The bar would soon overflow with NYU students craving Thursday morning hangovers. Right now, the scene was sedate. Rachael and I sipped our beers as I recounted my traumatic morning with Daniel Drake (I’d cleaned my scratches at The Brink; they looked worse than they actually were), and the session with his father. I even confessed to my hall-wander realization that a sliver of my Drake obsession was fueled by a desire to impress her.
Rachael placed her pint of Klass’ Bitterest on the metal table and frowned.
“Zach, you do impress me. It’s your default setting, babe. I’m smitten, and blind man or no, I’m staying smitten. Call me the luckiest girl in the world… or a five-state radius, at the very least.”
“I second that,” came a lilting voice from behind her. Ida “Eye,” the fourth member of our little tribe. “Yep. Sampled the Zach goods back in high school. Yummy.”
I winked. “Not yummy enough.”
“Oh, no man’s yummy enough anymore,” the forensics lab technician said. “As a matter of fact, I’m waiting on Adrian right now.”

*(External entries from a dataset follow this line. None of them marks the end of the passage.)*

**config.mk**
```make
export PLATFORM = sky130hd
export DESIGN_NAME = dtrp_ctrl
export DESIGN_NICKNAME = d
export VERILOG_FILES = /design/src/verilog/dtrp_pkg.sv /design/src/verilog/dtrp_ctrl.sv
export SDC_FILE = /design/constraint.sdc
export NUM_CORES = 1
export LEC_CHECK = 0
export ABC_AREA = 1
export BUFFER_PORTS_ARGS = -buffer_cell sky130_fd_sc_hd__clkbuf_2
export CORE_MARGIN = 3
export CORE_UTILIZATION = 47
export DETAILED_ROUTE_END_ITERATION = 8
export GPL_TIMING_DRIVEN = 0
export HOLD_SLACK_MARGIN = 0.15
export PLACE_DENSITY = 0.84
export SLEW_MARGIN = 20
export SYNTH_ARGS = -nofsm -noshare
export SYNTH_HDL_FRONTEND = slang
export SYNTH_SLANG_ARGS = --single-unit
```
**constraint.sdc**
```tcl
create_clock -name pclk -period 2 [get_ports pclk]
set_clock_uncertainty 0.2 [all_clocks]
set_input_delay 0.1 -clock pclk [delete_from_list [all_inputs] [get_ports pclk]]
set_output_delay 0.1 -clock pclk [all_outputs]
set_load 0.01 [all_outputs]
```
--- config.mk ---
export PLATFORM = sky130hd
export DESIGN_NAME = hpsr_serial_regs
export DESIGN_NICKNAME = d
export VERILOG_FILES = /design/src/hdl/hpsr_sync2.v /design/src/hdl/hpsr_serial_regs.v
export VERILOG_INCLUDE_DIRS = /design/src /design/src/include
export SDC_FILE = /design/constraint.sdc
export NUM_CORES = 1
export LEC_CHECK = 0
export ABC_AREA = 1
export BUFFER_PORTS_ARGS = -buffer_cell sky130_fd_sc_hd__buf_2
export CAP_MARGIN = 20
export CORE_MARGIN = 2
export CORE_UTILIZATION = 45
export CTS_BUF_LIST = sky130_fd_sc_hd__clkbuf_4
export DETAILED_ROUTE_END_ITERATION = 7
export MAX_ROUTING_LAYER = met4
export PLACE_DENSITY = 0.66
export SLEW_MARGIN = 15
export SYNTH_ARGS = -nofsm -noshare
export SYNTH_HDL_FRONTEND = slang
export SYNTH_HIERARCHICAL = 1
export SYNTH_SLANG_ARGS = --single-unit
--- constraint.sdc ---
create_clock -name core_clk_in -period 2.25 [get_ports core_clk_in]
set_input_delay 0.45 -clock core_clk_in [delete_from_list [all_inputs] [get_ports core_clk_in]]
set_output_delay 0.45 -clock core_clk_in [all_outputs]
set_load 0.05 [all_outputs]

“Now she’s yummy,” I said. Rachael’s Doc Martens clacked against my shin. “Ow! Save me, Eye! Have a seat.”
She slid next to Rachael, grinning. Her brown fingers tapped my ever-present Moleskine sketch pad. It lay open, beside my beer.
“Been thinking about this,” she said. “Can you do a sketch of Ade for me? I want to surprise her with a present. She’s got enough watercolors from me—but I thought I’d give her something special, from the best artist I know.”
I blushed a little.
“Well, Christmas is coming, and the goose is getting fat. I’d be honored.”
She beamed.
“Thanks. So how’s this case going, with the blind guy?” she asked. “I’m reading all about it in the papers. You’ll be a rock star before this is all over, Z.”
“I don’t want to be a rock star.”
“Well, you certainly rock my world,” Rachael said. She rocked her head like a head-banger, her hands raised in a glam-rock “devil’s horn” salute. My cheeks were warmer now. I laughed, fanning my face with my hand.
“So what’s his deal about a ‘dark man?’” Eye asked. “Sounds racial.”
“Oh god, it’s anything but,” I said. I picked up one of my pencils and doodled absently on the sketch pad. “It’s his… well, ‘inner demon’ is the best way to put it. It’s a long story—and honestly, I’m kinda at a loss at this point. We’ve dug up just about everything we can on the guy, and it still doesn’t seem to be enough.
“I mean, we know about the Alexandrov-Russia debacle now; he refused to confront it, and is still trapped within the delusion,” I continued. “We’ve exhausted his personal effects from The Brink… and I don’t think there’s anything more we can glean from the lockbox. It’s like driving in the suburbs: roundabouts and dead ends everywhere.”